Stored data
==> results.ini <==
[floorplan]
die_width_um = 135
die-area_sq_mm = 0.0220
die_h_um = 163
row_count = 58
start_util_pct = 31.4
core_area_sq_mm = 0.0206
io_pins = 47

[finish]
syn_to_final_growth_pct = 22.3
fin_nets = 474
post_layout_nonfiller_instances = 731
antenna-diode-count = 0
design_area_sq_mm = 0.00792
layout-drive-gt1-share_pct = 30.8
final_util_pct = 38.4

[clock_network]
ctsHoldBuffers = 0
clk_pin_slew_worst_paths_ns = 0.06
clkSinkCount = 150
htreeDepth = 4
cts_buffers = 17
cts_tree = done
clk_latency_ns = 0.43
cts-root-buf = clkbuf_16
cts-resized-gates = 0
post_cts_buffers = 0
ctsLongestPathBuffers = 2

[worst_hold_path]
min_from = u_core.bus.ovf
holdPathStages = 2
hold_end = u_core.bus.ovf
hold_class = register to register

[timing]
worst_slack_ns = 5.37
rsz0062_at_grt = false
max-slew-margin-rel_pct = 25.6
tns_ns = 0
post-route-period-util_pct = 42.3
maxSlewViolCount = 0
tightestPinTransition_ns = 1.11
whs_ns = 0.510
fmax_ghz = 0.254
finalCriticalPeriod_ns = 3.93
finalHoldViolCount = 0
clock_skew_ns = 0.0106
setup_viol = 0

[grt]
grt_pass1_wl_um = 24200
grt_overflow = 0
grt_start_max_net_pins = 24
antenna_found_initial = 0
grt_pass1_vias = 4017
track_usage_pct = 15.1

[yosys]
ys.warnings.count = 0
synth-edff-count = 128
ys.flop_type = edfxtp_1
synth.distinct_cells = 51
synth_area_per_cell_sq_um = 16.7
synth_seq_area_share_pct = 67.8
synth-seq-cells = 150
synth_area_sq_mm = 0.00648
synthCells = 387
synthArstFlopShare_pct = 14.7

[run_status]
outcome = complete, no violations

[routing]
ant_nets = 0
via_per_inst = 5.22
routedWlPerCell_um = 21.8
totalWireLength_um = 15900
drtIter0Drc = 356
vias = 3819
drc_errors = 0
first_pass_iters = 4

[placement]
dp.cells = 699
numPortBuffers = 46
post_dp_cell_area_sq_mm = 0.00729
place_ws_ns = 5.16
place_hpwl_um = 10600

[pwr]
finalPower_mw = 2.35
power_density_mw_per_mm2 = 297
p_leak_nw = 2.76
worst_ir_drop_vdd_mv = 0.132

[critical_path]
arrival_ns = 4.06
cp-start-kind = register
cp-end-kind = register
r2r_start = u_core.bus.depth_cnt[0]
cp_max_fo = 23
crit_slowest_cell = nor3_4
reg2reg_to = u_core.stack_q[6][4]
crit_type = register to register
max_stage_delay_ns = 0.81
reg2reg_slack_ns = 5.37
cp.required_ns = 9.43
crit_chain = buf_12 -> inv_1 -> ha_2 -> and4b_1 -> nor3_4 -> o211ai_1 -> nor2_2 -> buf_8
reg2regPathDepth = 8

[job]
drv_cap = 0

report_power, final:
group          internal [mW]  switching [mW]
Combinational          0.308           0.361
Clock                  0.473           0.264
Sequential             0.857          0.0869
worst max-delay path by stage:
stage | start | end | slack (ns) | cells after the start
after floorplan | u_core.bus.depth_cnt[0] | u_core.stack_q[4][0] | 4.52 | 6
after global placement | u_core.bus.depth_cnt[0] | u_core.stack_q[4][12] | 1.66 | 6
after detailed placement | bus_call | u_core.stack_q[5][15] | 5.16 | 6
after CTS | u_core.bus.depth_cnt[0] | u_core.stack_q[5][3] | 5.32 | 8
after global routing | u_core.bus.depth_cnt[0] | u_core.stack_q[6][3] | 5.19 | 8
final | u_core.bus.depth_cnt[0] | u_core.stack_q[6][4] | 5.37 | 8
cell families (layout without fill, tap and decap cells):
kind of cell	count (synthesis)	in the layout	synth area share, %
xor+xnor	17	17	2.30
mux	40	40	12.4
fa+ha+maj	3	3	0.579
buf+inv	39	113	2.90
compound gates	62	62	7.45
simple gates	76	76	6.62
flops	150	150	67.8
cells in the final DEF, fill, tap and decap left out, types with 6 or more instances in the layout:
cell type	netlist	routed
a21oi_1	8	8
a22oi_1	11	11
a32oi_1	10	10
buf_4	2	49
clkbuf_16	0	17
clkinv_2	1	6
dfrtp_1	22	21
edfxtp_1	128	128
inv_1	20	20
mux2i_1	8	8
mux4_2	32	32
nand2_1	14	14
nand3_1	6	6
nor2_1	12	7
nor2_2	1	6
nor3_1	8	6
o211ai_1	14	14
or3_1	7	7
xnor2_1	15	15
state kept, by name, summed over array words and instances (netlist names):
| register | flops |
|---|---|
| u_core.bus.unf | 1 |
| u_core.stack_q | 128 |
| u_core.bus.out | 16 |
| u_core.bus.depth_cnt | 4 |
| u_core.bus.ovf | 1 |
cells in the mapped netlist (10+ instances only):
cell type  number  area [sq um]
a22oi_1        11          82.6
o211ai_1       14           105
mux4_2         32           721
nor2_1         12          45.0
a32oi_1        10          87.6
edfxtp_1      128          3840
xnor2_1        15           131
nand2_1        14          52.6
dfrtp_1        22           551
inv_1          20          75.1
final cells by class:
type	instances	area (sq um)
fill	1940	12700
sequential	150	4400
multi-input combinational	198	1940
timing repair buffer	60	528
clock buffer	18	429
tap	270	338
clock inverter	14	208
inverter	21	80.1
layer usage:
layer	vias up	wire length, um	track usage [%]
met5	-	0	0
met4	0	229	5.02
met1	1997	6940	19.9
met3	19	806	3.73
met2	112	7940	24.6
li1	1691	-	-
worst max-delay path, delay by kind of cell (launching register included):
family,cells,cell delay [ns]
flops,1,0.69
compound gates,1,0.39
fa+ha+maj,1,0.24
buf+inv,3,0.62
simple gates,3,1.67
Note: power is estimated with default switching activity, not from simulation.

- PROBLEM STATEMENT -
Search the data for "placement" and list every line in which it occurs.

- TASK RESULT -
[placement]
after global placement | u_core.bus.depth_cnt[0] | u_core.stack_q[4][12] | 1.66 | 6
after detailed placement | bus_call | u_core.stack_q[5][15] | 5.16 | 6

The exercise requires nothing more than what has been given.